Page 192 of Celestial Combat
I took a step back.
His hand hovered in the air for a second before falling away.
“I need to shower,” I said. My voice was calm, even – but that tightness lingered in my throat. “Alone.”
Zane nodded once, slowly. He watched me with that unreadable expression, that used to drive me crazy because I never knew what he was thinking.
I turned away before I broke first.
I said I would help him. And I would.
But I needed a second.
Steam swirled around me like ghosts, and all I could hear was the howling wind against the windows and the echo of my heart pounding too loud in my ears.
We walked the short distance to the club.
The snow fell soft and sharp against my cheeks, each flake melting on my skin before it could sting. Moscow was alive around us – sleek black cars lined the curb, their engines humming low, windows fogged from within. The sky above was a deep indigo, smeared with clouds, and the buildings around us gleamed like obsidian teeth rising from the frozen earth. Winter here didn’t just exist – it ruled.
I tugged the lapels of my long black coat tighter around me as we moved through the city center. Zane walked beside me, tall and unbothered by the cold, shoulders squared. There was something about the way he walked here – grounded, calculating – that told me he didn’t feel like a foreigner. He blended in with the shadows, with the smoke curling from alleyways, with the hush of danger that clung to the air.

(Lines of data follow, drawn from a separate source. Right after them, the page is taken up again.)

--- src/user_io_params.svh ---
`ifndef USER_IO_PARAMS_SVH
`define USER_IO_PARAMS_SVH

// core type reported in byte 0 of every reply
`define USER_IO_CORE_TYPE      8'ha6

// queue depths
`define USER_IO_KBD_DEPTH      4
`define USER_IO_SD_DEPTH       8

// upper nibbles of the status replies
`define USER_IO_KBD_STATUS_TAG 4'ha
`define USER_IO_SD_STATUS_TAG  4'h6

`endif

--- src/user_io_pkg.sv ---
`default_nettype none

package user_io_pkg;

    // one byte as it travels over the SPI link
    typedef logic [7:0] spi_byte_t;

    // commands sent by the I/O controller in byte 0 of a frame
    typedef enum logic [7:0] {
        CMD_BUTTONS   = 8'h01,
        CMD_KBD_READ  = 8'h04,
        CMD_KBD_WRITE = 8'h05,
        CMD_SD_STATUS = 8'h16,
        CMD_SD_SECTOR = 8'h17,
        CMD_SD_CONF   = 8'h19,
        CMD_JOY0      = 8'h60,
        CMD_JOY1      = 8'h61
    } user_cmd_t;

    // position within a frame, sticks at 15 for long transfers
    typedef logic [3:0] byte_idx_t;

    // keyboard code handed to the core
    typedef logic [7:0] kbd_code_t;

    // sd queue entry, conf marks bytes that came from a config frame
    typedef struct packed {
        logic [7:0] data;
        logic       conf;
    } sd_item_t;

endpackage

`default_nettype wire

--- src/byte_fifo.sv ---
`default_nettype none

module byte_fifo #(
    parameter type item_t = logic [7:0],
    parameter int  DEPTH  = 4
) (
    input  logic  SPI_CLK,
    input  logic  SPI_SS_IO,
    input  logic  push,
    input  item_t push_item,
    output logic  valid,
    output item_t item,
    input  logic  ready,
    output logic  overflow
);
    localparam int PTR_W = (DEPTH > 1) ? $clog2(DEPTH) : 1;
    localparam int CNT_W = $clog2(DEPTH + 1);

    item_t            mem [DEPTH];
    logic [PTR_W-1:0] wr_ptr;
    logic [PTR_W-1:0] rd_ptr;
    logic [CNT_W-1:0] count;
    logic             full;
    logic             pop;
    logic             accept;

    function automatic logic [PTR_W-1:0] ptr_next(input logic [PTR_W-1:0] p);
        return (p == PTR_W'(DEPTH - 1)) ? '0 : p + 1'b1;
    endfunction

    assign full   = (count == CNT_W'(DEPTH));
    assign pop    = valid && ready;
    // a full queue still takes a push when the head leaves in the same cycle
    assign accept = push && (!full || pop);

    assign valid = (count != '0);
    assign item  = mem[rd_ptr];

    always_ff @(posedge SPI_CLK or posedge SPI_SS_IO) begin
        if (SPI_SS_IO) begin
            wr_ptr   <= '0;
            rd_ptr   <= '0;
            count    <= '0;
            overflow <= 1'b0;
        end else begin
            if (accept) begin
                wr_ptr <= ptr_next(wr_ptr);
            end
            if (pop) begin
                rd_ptr <= ptr_next(rd_ptr);
            end
            case ({accept, pop})
                2'b10:   count <= count + 1'b1;
                2'b01:   count <= count - 1'b1;
                default: count <= count;
            endcase
            // spi cannot wait, the byte is lost and the flag stays up
            if (push && !accept) begin
                overflow <= 1'b1;
            end
        end
    end

    always_ff @(posedge SPI_CLK) begin
        if (accept) begin
            mem[wr_ptr] <= push_item;
        end
    end

    a_count_bound: assert property (
        @(posedge SPI_CLK) disable iff (SPI_SS_IO)
        count <= CNT_W'(DEPTH)
    );

endmodule

`default_nettype wire

--- src/spi_byte_rx.sv ---
`default_nettype none

module spi_byte_rx (
    input  logic                  SPI_CLK,
    input  logic                  SPI_SS_IO,
    input  logic                  spi_sel,
    input  logic                  mosi,
    output logic                  byte_strobe,
    output user_io_pkg::spi_byte_t rx_byte,
    output user_io_pkg::byte_idx_t byte_idx,
    output logic [2:0]            bit_idx
);
    import user_io_pkg::*;

    // first seven bits of the byte in flight, msb first
    logic [6:0] sbuf;

    // bit_idx is the next bit to sample, byte_idx the byte it belongs to
    always_ff @(posedge SPI_CLK or posedge SPI_SS_IO) begin
        if (SPI_SS_IO) begin
            bit_idx     <= '0;
            byte_idx    <= '0;
            byte_strobe <= 1'b0;
        end else if (!spi_sel) begin
            // frame gap, start over at byte 0 bit 0
            bit_idx     <= '0;
            byte_idx    <= '0;
            byte_strobe <= 1'b0;
        end else begin
            bit_idx     <= bit_idx + 3'd1;
            byte_strobe <= (bit_idx == 3'd7);
            if (bit_idx == 3'd7 && byte_idx != 4'd15) begin
                byte_idx <= byte_idx + 4'd1;
            end
        end
    end

    always_ff @(posedge SPI_CLK) begin
        if (spi_sel) begin
            if (bit_idx == 3'd7) begin
                rx_byte <= {sbuf, mosi};
            end else begin
                sbuf <= {sbuf[5:0], mosi};
            end
        end
    end

    // one strobe per eight bits, so two in a row means the counter slipped
    a_strobe_single: assert property (
        @(posedge SPI_CLK) disable iff (SPI_SS_IO)
        byte_strobe |=> !byte_strobe
    );

endmodule

`default_nettype wire

--- src/cmd_decoder.sv ---
`default_nettype none

module cmd_decoder (
    input  logic                   SPI_CLK,
    input  logic                   SPI_SS_IO,
    input  logic                   byte_strobe,
    input  user_io_pkg::spi_byte_t rx_byte,
    input  user_io_pkg::byte_idx_t byte_idx,
    output user_io_pkg::user_cmd_t cur_cmd,
    output logic [1:0]             buttons,
    output logic [1:0]             switches,
    output logic                   scandoubler_disable,
    output logic                   ypbpr,
    output logic [7:0]             joy0,
    output logic [7:0]             joy1,
    output logic                   kbd_push,
    output user_io_pkg::kbd_code_t kbd_push_item,
    output logic                   sd_push,
    output user_io_pkg::sd_item_t  sd_push_item,
    input  logic                   kbd_out_strobe,
    output logic                   kbd_avail
);
    import user_io_pkg::*;

    user_cmd_t cmd_q;
    logic      cmd_byte;
    logic      first_arg;

    // byte_idx has already moved past the byte being strobed
    assign cmd_byte  = byte_strobe && (byte_idx == 4'd1);
    assign first_arg = byte_strobe && (byte_idx == 4'd2);

    // forward the new command so the reply for byte 1 starts on time
    assign cur_cmd = cmd_byte ? user_cmd_t'(rx_byte) : cmd_q;

    always_ff @(posedge SPI_CLK or posedge SPI_SS_IO) begin
        if (SPI_SS_IO) begin
            cmd_q               <= user_cmd_t'(8'h00);
            buttons             <= '0;
            switches            <= '0;
            scandoubler_disable <= 1'b0;
            ypbpr               <= 1'b0;
            joy0                <= '0;
            joy1                <= '0;
            kbd_push            <= 1'b0;
            sd_push             <= 1'b0;
            kbd_avail           <= 1'b0;
        end else begin
            kbd_push <= 1'b0;
            sd_push  <= 1'b0;
            if (cmd_byte) begin
                cmd_q <= user_cmd_t'(rx_byte);
            end else if (byte_strobe) begin
                case (cmd_q)
                    CMD_BUTTONS: if (first_arg) begin
                        buttons             <= rx_byte[1:0];
                        switches            <= rx_byte[3:2];
                        scandoubler_disable <= rx_byte[4];
                        ypbpr               <= rx_byte[5];
                    end
                    CMD_JOY0:      if (first_arg) joy0 <= rx_byte;
                    CMD_JOY1:      if (first_arg) joy1 <= rx_byte;
                    CMD_KBD_WRITE: kbd_push <= first_arg;
                    CMD_KBD_READ:  if (first_arg) kbd_avail <= 1'b0;
                    // sector and config data stream for the whole frame
                    CMD_SD_SECTOR: sd_push <= 1'b1;
                    CMD_SD_CONF:   sd_push <= 1'b1;
                    default: ;
                endcase
            end
            // a new key from the core wins over the read clearing it
            if (kbd_out_strobe) begin
                kbd_avail <= 1'b1;
            end
        end
    end

    always_ff @(posedge SPI_CLK) begin
        if (byte_strobe) begin
            kbd_push_item     <= rx_byte;
            sd_push_item.data <= rx_byte;
            sd_push_item.conf <= (cmd_q == CMD_SD_CONF);
        end
    end

endmodule

`default_nettype wire

--- src/spi_reply_tx.sv ---
`default_nettype none

`include "user_io_params.svh"

module spi_reply_tx (
    input  logic                   SPI_CLK,
    input  logic                   SPI_SS_IO,
    input  logic                   spi_sel,
    input  user_io_pkg::byte_idx_t byte_idx,
    input  logic [2:0]             bit_idx,
    input  user_io_pkg::user_cmd_t cur_cmd,
    input  logic                   kbd_avail,
    input  logic [7:0]             kbd_out_data,
    input  logic                   sd_conf,
    input  logic                   sd_sdhc,
    input  logic                   sd_rd,
    input  logic                   sd_wr,
    output logic                   miso
);
    import user_io_pkg::*;

    spi_byte_t reply_next;
    spi_byte_t tx_byte;
    logic      miso_q;

    // reply for the byte that is about to be shifted
    always_comb begin
        reply_next = '0;
        if (byte_idx == 4'd0) begin
            reply_next = `USER_IO_CORE_TYPE;
        end else begin
            case (cur_cmd)
                CMD_KBD_READ: begin
                    if (byte_idx == 4'd1) begin
                        reply_next = {`USER_IO_KBD_STATUS_TAG, 3'b000, kbd_avail};
                    end else begin
                        reply_next = kbd_out_data;
                    end
                end
                CMD_SD_STATUS: begin
                    if (byte_idx == 4'd1) begin
                        reply_next = {`USER_IO_SD_STATUS_TAG, sd_conf, sd_sdhc, sd_wr, sd_rd};
                    end
                end
                default: ;
            endcase
        end
    end

    // whole byte is frozen at its first bit so the fields cannot tear
    always_ff @(negedge SPI_CLK) begin
        if (bit_idx == 3'd0) begin
            tx_byte <= reply_next;
        end
    end

    always_ff @(negedge SPI_CLK or posedge SPI_SS_IO) begin
        if (SPI_SS_IO) begin
            miso_q <= 1'b0;
        end else if (bit_idx == 3'd0) begin
            miso_q <= reply_next[7];
        end else begin
            miso_q <= tx_byte[~bit_idx];
        end
    end

    assign miso = spi_sel & miso_q;

endmodule

`default_nettype wire

--- src/user_io_top.sv ---
`default_nettype none

`include "user_io_params.svh"

module user_io_top (
    input  logic                   SPI_CLK,
    input  logic                   SPI_SS_IO,
    input  logic                   spi_sel,
    input  logic                   spi_mosi,
    output logic                   spi_miso,
    output logic [1:0]             buttons,
    output logic [1:0]             switches,
    output logic                   scandoubler_disable,
    output logic                   ypbpr,
    output logic [7:0]             joy0,
    output logic [7:0]             joy1,
    input  logic [7:0]             kbd_out_data,
    input  logic                   kbd_out_strobe,
    output logic                   kbd_in_valid,
    output user_io_pkg::kbd_code_t kbd_in_data,
    input  logic                   kbd_in_ready,
    output logic                   kbd_overflow,
    output logic                   sd_dout_valid,
    output user_io_pkg::sd_item_t  sd_dout,
    input  logic                   sd_dout_ready,
    output logic                   sd_overflow,
    input  logic                   sd_conf,
    input  logic                   sd_sdhc,
    input  logic                   sd_rd,
    input  logic                   sd_wr
);
    import user_io_pkg::*;

    logic       byte_strobe;
    spi_byte_t  rx_byte;
    byte_idx_t  byte_idx;
    logic [2:0] bit_idx;
    user_cmd_t  cur_cmd;
    logic       kbd_avail;
    logic       kbd_push;
    kbd_code_t  kbd_push_item;
    logic       sd_push;
    sd_item_t   sd_push_item;

    spi_byte_rx u_rx (
        .SPI_CLK     (SPI_CLK),
        .SPI_SS_IO   (SPI_SS_IO),
        .spi_sel     (spi_sel),
        .mosi        (spi_mosi),
        .byte_strobe (byte_strobe),
        .rx_byte     (rx_byte),
        .byte_idx    (byte_idx),
        .bit_idx     (bit_idx)
    );

    cmd_decoder u_dec (
        .SPI_CLK             (SPI_CLK),
        .SPI_SS_IO           (SPI_SS_IO),
        .byte_strobe         (byte_strobe),
        .rx_byte             (rx_byte),
        .byte_idx            (byte_idx),
        .cur_cmd             (cur_cmd),
        .buttons             (buttons),
        .switches            (switches),
        .scandoubler_disable (scandoubler_disable),
        .ypbpr               (ypbpr),
        .joy0                (joy0),
        .joy1                (joy1),
        .kbd_push            (kbd_push),
        .kbd_push_item       (kbd_push_item),
        .sd_push             (sd_push),
        .sd_push_item        (sd_push_item),
        .kbd_out_strobe      (kbd_out_strobe),
        .kbd_avail           (kbd_avail)
    );

    // keyboard codes for the core
    byte_fifo #(.item_t(kbd_code_t), .DEPTH(`USER_IO_KBD_DEPTH)) kbd_fifo (
        .SPI_CLK   (SPI_CLK),
        .SPI_SS_IO (SPI_SS_IO),
        .push      (kbd_push),
        .push_item (kbd_push_item),
        .valid     (kbd_in_valid),
        .item      (kbd_in_data),
        .ready     (kbd_in_ready),
        .overflow  (kbd_overflow)
    );

    // sector and config bytes for the sd emulation
    byte_fifo #(.item_t(sd_item_t), .DEPTH(`USER_IO_SD_DEPTH)) sd_fifo (
        .SPI_CLK   (SPI_CLK),
        .SPI_SS_IO (SPI_SS_IO),
        .push      (sd_push),
        .push_item (sd_push_item),
        .valid     (sd_dout_valid),
        .item      (sd_dout),
        .ready     (sd_dout_ready),
        .overflow  (sd_overflow)
    );

    spi_reply_tx u_tx (
        .SPI_CLK      (SPI_CLK),
        .SPI_SS_IO    (SPI_SS_IO),
        .spi_sel      (spi_sel),
        .byte_idx     (byte_idx),
        .bit_idx      (bit_idx),
        .cur_cmd      (cur_cmd),
        .kbd_avail    (kbd_avail),
        .kbd_out_data (kbd_out_data),
        .sd_conf      (sd_conf),
        .sd_sdhc      (sd_sdhc),
        .sd_rd        (sd_rd),
        .sd_wr        (sd_wr),
        .miso         (spi_miso)
    );

endmodule

`default_nettype wire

The club loomed ahead like a cathedral of decadence, buried in the spine of a brutalist high-rise. No neon signs. No name. Just heat pouring from the entrance, thick bass thudding from within, and a red velvet rope guarded by a mountain of a man in black.
The bouncer eyed us like we were meat.
Then Zane pulled a folded stack of cash from his pocket – five grand in crisp euro notes – and handed it over wordlessly. The man flicked his gaze to it, then to Zane. A nod, then he stepped aside.
The doors opened and swallowed us whole.
Heat slapped me in the face, chased the cold right off my skin. Gold and red light bled down the walls. Suspended glass staircases stretched into the air like illusions. Bodyguards in suits lingered at every landing, earpieces tucked discreetly, eyes never still. Women in skin-tight couture danced under skylights that shimmered like falling stars. The techno was deep, guttural, ancient – it didn’t feel like music so much as a heartbeat from underground.
It smelled like money, sex, diamonds, gunmetal and spilled vodka.
Zane leaned in, his breath brushing my temple. “Stay close,” he murmured, low and rough.
I didn’t need him to say it twice.
We moved together through the crowd, silent currents in the crush of bodies. I could feel eyes on us – curious, assessing, territorial. This wasn’t just a nightclub. This was Bratva ground.
And we were walking straight into the lion’s den.
I weaved through the crowd beside Zane, the pulse of bass thundering in my ears. Pain and purpose sharpened every movement – each elbow, shoulder, and knee strike was precise, choreographed. No guns. No blood. Just quick disruption: a garbled grunt, a slump, then another body hitting the plush carpet. Our path to the VIP lounge opened like a river parting, leaving confusion and unconscious bouncers in our wake.
We slipped inside the VIP behind an unmarked door, the strobe glow flickering on polished marble and vein inlaid mahogany. Beyond a one-way glass wall, a man sat at the bar – blonde hair slicked back, jaw set in bored disinterest. He nursed a glass of something dark.
Zane stepped forward, voice low enough to keep the glass between them. “I’m looking for Aslanov.”
The man barely looked up. “You’re looking at him.”
I frowned. He was too young. Too slim. Not brutal enough.
I glanced at Zane – our eyes locked, both confused.
He turned back to the man. “The old Pakhan.”
The blonde man finally studied us, one eyebrow arching.
“Ilya Aslanov,” I clarified, voice measured.